● Try it
Below is a block of records; repeat each one exactly.

● Material provided
===== config.mk =====
export PLATFORM = sky130hd
export DESIGN_NAME = srecord_download_encoder_flat
export DESIGN_NICKNAME = d
export VERILOG_FILES = /design/src/srec_pkg.sv /design/src/srec_if.sv /design/src/srecord_download_encoder.sv /design/src/srec_front.sv /design/src/srec_queue.sv /design/src/srec_back.sv /design/src/flat_wrapper.sv
export SDC_FILE = /design/constraint.sdc
export NUM_CORES = 1
export LEC_CHECK = 0
export BUFFER_PORTS_ARGS = -buffer_cell sky130_fd_sc_hd__buf_2
export CORE_MARGIN = 3
export CORE_UTILIZATION = 50
export DETAILED_ROUTE_END_ITERATION = 12
export GPL_TIMING_DRIVEN = 0
export PLACE_DENSITY_LB_ADDON = 0.25
export SLEW_MARGIN = 20
export SYNTH_ARGS = -nofsm -noshare
export SYNTH_HDL_FRONTEND = slang
export SYNTH_SLANG_ARGS = --single-unit

===== constraint.sdc =====
create_clock -name clock -period 7.1 [get_ports clock]
set_input_delay 1.42 -clock clock [delete_from_list [all_inputs] [get_ports clock]]
set_output_delay 1.42 -clock clock [all_outputs]
set_load 0.005 [all_outputs]

===== src/srec_pkg.sv =====
`timescale 1ns / 1ps

package srec_pkg;

   // largest record payload honored, whatever the register holds
   localparam int MAX_RECORD = 128;

   localparam logic [7:0] RECORD_MAX_RESET = 8'd128;

   // item kinds
   localparam logic ACTION_BEGIN = 1'b0;
   localparam logic ACTION_DATA  = 1'b1;

   // ascii codes
   localparam logic [7:0] CHAR_S    = 8'h53;
   localparam logic [7:0] CHAR_ZERO = 8'h30;
   localparam logic [7:0] CHAR_CR   = 8'h0D;

   // address thresholds that pick S3 and S2 records
   localparam logic [31:0] ADDR_S3_MIN = 32'h00FF_FFFF;
   localparam logic [31:0] ADDR_S2_MIN = 32'h0000_FFFF;

   // S7 trailer plus its CR, fifteen characters
   localparam logic [3:0] TRAILER_LAST = 4'd14;

   // one job handed from the front to the back
   typedef struct packed {
      logic        has_hdr;
      logic        has_data;
      logic        has_sum;
      logic        has_trail;
      logic [2:0]  alen;
      logic [7:0]  len_byte;
      logic [31:0] addr;      // left aligned, first nibble in [31:28]
      logic [7:0]  data;
      logic [7:0]  sum;
   } job_type;

   function automatic logic [7:0] hex_char(input logic [3:0] nib);
      logic [7:0] wide;
      wide = {4'd0, nib};
      if (nib < 4'd10) begin
         return CHAR_ZERO + wide;
      end
      return 8'h37 + wide;
   endfunction

   function automatic logic [7:0] trailer_char(input logic [3:0] idx);
      logic [7:0] ch;
      case (idx)
         4'd0:    ch = CHAR_S;
         4'd1:    ch = 8'h37;
         4'd3:    ch = 8'h35;
         4'd12:   ch = 8'h46;
         4'd13:   ch = 8'h41;
         4'd14:   ch = CHAR_CR;
         default: ch = CHAR_ZERO;
      endcase
      return ch;
   endfunction

endpackage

● Response to the exercise
===== config.mk =====
export PLATFORM = sky130hd
export DESIGN_NAME = srecord_download_encoder_flat
export DESIGN_NICKNAME = d
export VERILOG_FILES = /design/src/srec_pkg.sv /design/src/srec_if.sv /design/src/srecord_download_encoder.sv /design/src/srec_front.sv /design/src/srec_queue.sv /design/src/srec_back.sv /design/src/flat_wrapper.sv
export SDC_FILE = /design/constraint.sdc
export NUM_CORES = 1
export LEC_CHECK = 0
export BUFFER_PORTS_ARGS = -buffer_cell sky130_fd_sc_hd__buf_2
export CORE_MARGIN = 3
export CORE_UTILIZATION = 50
export DETAILED_ROUTE_END_ITERATION = 12
export GPL_TIMING_DRIVEN = 0
export PLACE_DENSITY_LB_ADDON = 0.25
export SLEW_MARGIN = 20
export SYNTH_ARGS = -nofsm -noshare
export SYNTH_HDL_FRONTEND = slang
export SYNTH_SLANG_ARGS = --single-unit

===== constraint.sdc =====
create_clock -name clock -period 7.1 [get_ports clock]
set_input_delay 1.42 -clock clock [delete_from_list [all_inputs] [get_ports clock]]
set_output_delay 1.42 -clock clock [all_outputs]
set_load 0.005 [all_outputs]

===== src/srec_pkg.sv =====
`timescale 1ns / 1ps

package srec_pkg;

   // largest record payload honored, whatever the register holds
   localparam int MAX_RECORD = 128;

   localparam logic [7:0] RECORD_MAX_RESET = 8'd128;

   // item kinds
   localparam logic ACTION_BEGIN = 1'b0;
   localparam logic ACTION_DATA  = 1'b1;

   // ascii codes
   localparam logic [7:0] CHAR_S    = 8'h53;
   localparam logic [7:0] CHAR_ZERO = 8'h30;
   localparam logic [7:0] CHAR_CR   = 8'h0D;

   // address thresholds that pick S3 and S2 records
   localparam logic [31:0] ADDR_S3_MIN = 32'h00FF_FFFF;
   localparam logic [31:0] ADDR_S2_MIN = 32'h0000_FFFF;

   // S7 trailer plus its CR, fifteen characters
   localparam logic [3:0] TRAILER_LAST = 4'd14;

   // one job handed from the front to the back
   typedef struct packed {
      logic        has_hdr;
      logic        has_data;
      logic        has_sum;
      logic        has_trail;
      logic [2:0]  alen;
      logic [7:0]  len_byte;
      logic [31:0] addr;      // left aligned, first nibble in [31:28]
      logic [7:0]  data;
      logic [7:0]  sum;
   } job_type;

   function automatic logic [7:0] hex_char(input logic [3:0] nib);
      logic [7:0] wide;
      wide = {4'd0, nib};
      if (nib < 4'd10) begin
         return CHAR_ZERO + wide;
      end
      return 8'h37 + wide;
   endfunction

   function automatic logic [7:0] trailer_char(input logic [3:0] idx);
      logic [7:0] ch;
      case (idx)
         4'd0:    ch = CHAR_S;
         4'd1:    ch = 8'h37;
         4'd3:    ch = 8'h35;
         4'd12:   ch = 8'h46;
         4'd13:   ch = 8'h41;
         4'd14:   ch = CHAR_CR;
         default: ch = CHAR_ZERO;
      endcase
      return ch;
   endfunction

endpackage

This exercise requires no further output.